Joint Representation Classification for Collective Face Recognition
This work addresses the problem of improving face recognition accuracy and efficiency for applications involving multiple correlated images, though it is incremental as it builds on existing sparse representation techniques.
The paper tackles the problem of collective face recognition by proposing a joint representation classification (JRC) method that accounts for correlations among multiple images, unlike traditional sparse representation classification which processes images individually. Experimental results on three public databases show that JRC with a practical iterative quadratic method saves computational cost and achieves better performance than state-of-the-art methods.
Sparse representation based classification (SRC) is popularly used in many applications such as face recognition, and implemented in two steps: representation coding and classification. For a given set of testing images, SRC codes every image over the base images as a sparse representation then classifies it to the class with the least representation error. This scheme utilizes an individual representation rather than the collective one to classify such a set of images, doing so obviously ignores the correlation among the given images.
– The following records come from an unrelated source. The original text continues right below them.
<file path="config.mk">
export PLATFORM = sky130hd
export DESIGN_NAME = pipe_stage_reg
export DESIGN_NICKNAME = d
export VERILOG_FILES = /design/src/rtl/pipe_stage_reg.sv
export SDC_FILE = /design/constraint.sdc
export NUM_CORES = 1
export LEC_CHECK = 0
export ABC_AREA = 1
export CAP_MARGIN = 20
export CORE_ASPECT_RATIO = 1.2
export CORE_MARGIN = 1
export CORE_UTILIZATION = 45
export DETAILED_ROUTE_END_ITERATION = 6
export GPL_ROUTABILITY_DRIVEN = 0
export PLACE_DENSITY_LB_ADDON = 0.3
export SLEW_MARGIN = 20
export SYNTH_ARGS = -nofsm -noshare
export SYNTH_HDL_FRONTEND = slang
export SYNTH_SLANG_ARGS = --single-unit
export TNS_END_PERCENT = 100
</file>
<file path="constraint.sdc">
create_clock -name clock -period 6.2 [get_ports clock]
set_input_delay 1.24 -clock clock [delete_from_list [all_inputs] [get_ports clock]]
set_output_delay 1.24 -clock clock [all_outputs]
set_load 0.01 [all_outputs]
</file>
<file path="src/rtl/pipe_stage_reg.sv">
// pipe_stage_reg: one register stage between two pipeline stages.
// It uses a valid/ready handshake and has an optional second (skid) entry,
// so that in_ready can come from a register. It also supports a flush and a
// hazard-unit stall. Control payload is zeroed whenever the head entry is a
// bubble, so downstream enables never fire on stale data.
module pipe_stage_reg #(
    parameter int DATA_W = 32,
    parameter int CTRL_W = 16,
    parameter int SKID   = 1
) (
    input  logic              clock,
    input  logic              nreset,
    input  logic              in_valid,
    output logic              in_ready,
    input  logic [DATA_W-1:0] in_data,
    input  logic [CTRL_W-1:0] in_ctrl,
    output logic              out_valid,
    input  logic              out_ready,
    output logic [DATA_W-1:0] out_data,
    output logic [CTRL_W-1:0] out_ctrl,
    input  logic              stall,
    input  logic              flush,
    output logic [1:0]        occupancy
);

    logic              main_valid;
    logic [DATA_W-1:0] main_data;
    logic [CTRL_W-1:0] main_ctrl;
    logic              skid_valid;
    logic [DATA_W-1:0] skid_data;
    logic [CTRL_W-1:0] skid_ctrl;
    logic              accept;
    logic              issue;

    // Ready: in skid mode this depends only on held state; otherwise it allows a same-cycle replacement.
    always_comb begin
        if (SKID != 0)
            in_ready = nreset && !flush && !skid_valid;
        else
            in_ready = nreset && !flush && (!main_valid || (out_ready && !stall));
    end

    // Output view of the head entry; all zeros while reset is held, ctrl masked on bubbles.
    always_comb begin
        out_valid = nreset && main_valid;
        out_data  = nreset ? main_data : '0;
        out_ctrl  = out_valid ? main_ctrl : '0;
        occupancy = nreset ? ({1'b0, main_valid} + {1'b0, skid_valid}) : 2'd0;
    end

    // Handshake events; a flushed head is never counted as issued.
    always_comb begin
        accept = in_valid && in_ready;
        issue  = out_valid && out_ready && !stall && !flush;
    end

    // Entry storage: strict FIFO of head plus skid; reset beats flush, and flush beats everything else.
    always_ff @(posedge clock) begin
        if (!nreset) begin
            main_valid <= 1'b0;
            main_data  <= '0;
            main_ctrl  <= '0;
            skid_valid <= 1'b0;
            skid_data  <= '0;
            skid_ctrl  <= '0;
        end else if (flush) begin
            main_valid <= 1'b0;
            skid_valid <= 1'b0;
        end else if (issue) begin
            if (skid_valid) begin
                // Skid is full, so nothing was accepted; promote the older entry.
                main_data  <= skid_data;
                main_ctrl  <= skid_ctrl;
                skid_valid <= 1'b0;
            end else if (accept) begin
                main_data <= in_data;
                main_ctrl <= in_ctrl;
            end else begin
                main_valid <= 1'b0;
            end
        end else if (accept) begin
            if (!main_valid) begin
                main_valid <= 1'b1;
                main_data  <= in_data;
                main_ctrl  <= in_ctrl;
            end else if (SKID != 0) begin
                skid_valid <= 1'b1;
                skid_data  <= in_data;
                skid_ctrl  <= in_ctrl;
            end
        end
    end

endmodule

</file>
# == Yosys cells after proc, flatten, opt, wreduce, memory -nomap -nowiden ==
# Index checks and enable logic that the tools add are counted.
# op_classes
reduce_logical,18
eq_ne,3
add_sub_neg,1
muxes,17
bitwise,3
# ops
cell,count
$mux 32,6
$mux 16,6
$reduce_and 4->1,2
$logic_and 1x1->1,7
$mux 1,4
$ne 2x2->1 const B,2
$reduce_bool 2->1,2
$logic_not 1->1,3
$not 1->1,3
$reduce_and 3->1,1
$reduce_or 3->1,1
$add 1x1->2,1
$mux 2,1
$ne 2x1->1 const B,1
$reduce_and 2->1,1
$reduce_or 2->1,1
# word_totals
word_cells,48
regBits,98
output_inout_bits,52
input_bits,54

# == Longest topological paths before layout ==
# depth
word_depth,7
depth_mapped,12
mapped_depth_nobuf,10

# == Worst setup path before layout ==
# No wires, ideal clock.
# synth_path
kind,input port to output port
from,input port nreset
to,output port out_data[0]
t_required_ns,4.960
path_buffers,3
setup_slack_ns,2.887
cell_stages,5
t_arrival_ns,2.073
path_cell_list,buf_4 -> clkbuf_1 -> clkbuf_1 -> nand2_1 -> inv_1
# synth_via
elab_chain_len,1
# synth_lines
item,line_no,text
start: declaration,12,"input logic nreset,"
$mux 32,46,out_data = nreset ? main_data : '0;
end: declaration,19,"output logic [DATA_W-1:0] out_data,"
# Every way passes these cells.

# == Worst setup path in the final report ==
# layout_path
from,input port nreset
to,output port out_data[31]
# The elaborated chain is that of the path after synthesis.

==> flow_metrics.py <==
metrics = {
    "drt": {
        "ant_nets": 0,
        "drt-total-wl_um": 13000,
        "post_drt_wl_per_cell_um": 11.1,
        "drtIter0Drc": 255,
        "drc": 0,
        "firstDrtPassIters": 5,
        "vias_per_cell": 4.63,
        "vias": 5419,
    },
    "logic_synthesis": {
        "ys_ff_latch": 98,
        "syn_inst": 948,
        "yosysWarnings": 0,
        "syn_area_mm2": 0.00540,
        "avgSynthCellArea_um2": 5.70,
        "synth.distinct_cells": 20,
        "synth-seq-area-share": 0.363,
        "mappedNetlistNets": 1004,
    },
    "sta": {
        "clock_skew_ns": 0.00665,
        "fmax_mhz": 238,
        "finalSetupViolCount": 0,
        "slew_viol_final": 0,
        "rsz0062_at_grt": "false",
        "slew_headroom": 0.285,
        "final_hold_viol_count": 0,
        "timing.final.crit_period_ns": 4.20,
        "finalCritPeriodShare": 0.678,
        "hold_ws_ns": 0.482,
        "worst_pin_slew_ns": 1.07,
        "tns_ns": 0,
    },
    "worst_setup_path": {
        "crit_chain": "buf_4 -> buf_4 -> nand2_1 -> inv_1 -> clkdlybuf4s50_1",
        "max_stage_delay_ns": 0.53,
        "crit_arrival_ns": 2.96,
        "worst_ep_required_time_ns": 4.96,
        "cp_slowest_cell": "clkdlybuf4s50_1",
        "reg2reg_to": "main_data[0]",
        "end_kind": "primary output",
        "critPathKind": "primary input to primary output",
        "cpLargestDelayFamily": "buffers and inverters",
        "reg2reg_slack_ns": 2.93,
        "r2r_cells": 7,
        "critPathMostFrequentCell": "buf_4",
        "startpoint_type": "primary input",
        "cp_num_buf_inv": 4,
        "crit_fanout": 59,
        "crit_start": "nreset",
        "r2r-start": "skid_valid",
    },
    "floorplan": {
        "die_area_mm2": 0.0124,
        "core_area_mm2": 0.0116,
        "die_w_um": 102,
        "die_height_um": 122,
        "rows": 43,
        "ios": 106,
        "start_util": 0.465,
    },
    "cts": {
        "cts_tree": "yes",
        "cts_buffer_depth": 2,
        "clockRootBuffer": "clkbuf_16",
        "clk_latency_ns": 0.34,
        "h-tree-depth": 3,
        "ctsResizeCount": 0,
        "clk_pin_slew_ns": 0.07,
        "holdBufCountCts": 0,
        "post_cts_buffers": 0,
        "cts_sinks": 98,
        "cts-buffers-inserted": 9,
    },
    "power_and_ir_drop": {
        "pwr-share-seq": 0.499,
        "power-per-cell-area_mw_per_mm2": 190,
        "p_clk_frac": 0.408,
        "total_switching_power_uw": 306,
        "comb_power_share": 0.093,
        "swShare": 0.240,
        "p_int_uw": 968,
        "finalPower_uw": 1270,
        "max-vdd-ir-drop_v": 0.000129,
        "p_leak_uw": 0.00343,
    },
    "cells_and_area": {
        "area_growth_pct": 23.9,
        "diodes": 0,
        "stdcell_count": 1171,
        "drive_gt1_frac": 0.0335,
        "num-fill-cells": 1223,
        "fin_nets": 1065,
        "stdcell_area_mm2": 0.00669,
    },
    "min_path": {
        "whs_endpoint": "skid_data[26]",
        "hold_depth": 2,
        "min_path_type": "flop to flop",
        "min-delay-start": "skid_data[26]",
    },
    "global_route": {
        "grt_max_degree": 97,
        "grt_pass1_wl_um": 21500,
        "grt_util_all_layers": 0.217,
        "antenna_found_initial": 0,
        "grt_pass1_vias": 4534,
        "overflow": 0,
    },
    "run_status": {
        "status": "completed",
    },
    "placement": {
        "dp.cells": 1154,
        "io_buffer_count": 105,
        "placed_cell_area_mm2": 0.00640,
        "post-dp-hpwl_um": 7680,
    },
    "job": {
        "maxCapViolCount": 0,
    },
}
## state kept, by name, summed over array words and instances (netlist names)
register    count
skid_valid      1
skid_ctrl      16
main_data      32
skid_data      32
main_ctrl      16
main_valid      1
## cell families after synthesis
group	share of synthesized area
buffers and inverters	0.120
flip-flops	0.363
adder cells (fa/ha/maj)	0.00463
AO/OA/AOI/OAI	0.0484
AND/OR/NAND/NOR	0.463
## Yosys cell counts (all sizes together)
master | n | area (um2)
a21oi | 1 | 5.00
dfxtp | 98 | 1960
nand2 | 378 | 1430
buf | 28 | 176
clkbuf | 34 | 128
o21ai | 50 | 250
nor3 | 1 | 10.0
inv | 92 | 345
nand3 | 50 | 255
ha | 2 | 25.0
o22ai | 1 | 6.26
nor2 | 213 | 807
## area by class of cell
class	instances	area, um2	share of cell area
Multi-Input combinational cell	696	2800	0.418
Sequential cell	98	1960	0.293
Timing Repair Buffer	112	1110	0.166
Inverter	92	345	0.0516
Clock buffer	11	243	0.0363
Tap cell	157	196	0.0294
Clock inverter	5	30.0	0.00449
## worst reg2reg max path, delay by kind of cell (launching register included)
family	cells	cell delay [ns]
AOI/OAI and AO/OA	1	0.36
DFF	1	1.04
and+or+nand+nor	4	0.74
buffers and inverters	2	1.07
## how the worst max path moves through the flow
stage,end,slack [ns],depth (start not counted)
6_report,out_data[31],2.00,5
5_1_grt,out_data[31],1.85,5
4_1_cts,out_data[31],2.00,5
3_5_place_dp,out_data[31],1.99,5
3_3_place_gp,out_data[27],2.00,5
2_1_floorplan,out_data[0],2.89,5
## power by group through the flow
stage	combinational (uW)	sequential, uW	clock (uW)
final	118	636	520
after global routing	133	636	562
after CTS	118	636	532
after detailed placement	117	650	0
after global placement	117	650	0
after floorplan	61.9	649	0
## through the flow
step	utilization	setup slack (ns)
floorplan	-	2.89
global placement	0.550	2.00
detailed placement	0.550	1.99
CTS	0.574	2.00
global route	0.576	1.85
finish	0.576	2.00
## cell usage in the layout, fill, tap and decap left out
cell type,instances
a21oi_1,1
buf_12,1
clkbuf_1,1
clkinv_2,3
inv_1,88
nand3_4,1
buf_4,7
nand2_2,2
nor3_2,1
nand2_1,375
nor2_4,1
o21ai_1,9
clkdlybuf4s50_1,104
clkinvlp_4,2
ha_1,2
o22ai_1,1
clkbuf_8,1
dfxtp_2,1
nand3_1,49
o21ai_0,41
nor2_1,212
nand2_4,1
inv_2,4
clkbuf_16,9
dfxtp_1,97
## layer usage
metal	GRT usage	share of wire	vias up
met1	0.288	0.48	2337
met4	0.0714	0.012	0
met3	0.0413	0.054	12
met2	0.349	0.46	139
met5	0	0	-
li1	-	-	2931
Note: power is estimated with default switching activity, not from simulation.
In this paper, a joint representation classification (JRC) for collective face recognition is proposed. JRC takes the correlation of multiple images as well as a single representation into account. Under the assumption that the given face images are generally related to each other, JRC codes all the testing images over the base images simultaneously to facilitate recognition. To this end, the testing inputs are aligned into a matrix and the joint representation coding is formulated to a generalized $l_{2,q}-l_{2,p}$-minimization problem. To uniformly solve the induced optimization problems for any $q\in[1,2]$ and $p\in (0,2]$, an iterative quadratic method (IQM) is developed. IQM is proved to be a strict descent algorithm with convergence to the optimal solution. Moreover, a more practical IQM is proposed for large-scale case. Experimental results on three public databases show that the JRC with practical IQM no only saves much computational cost but also achieves better performance in collective face recognition than the state-of-the-arts.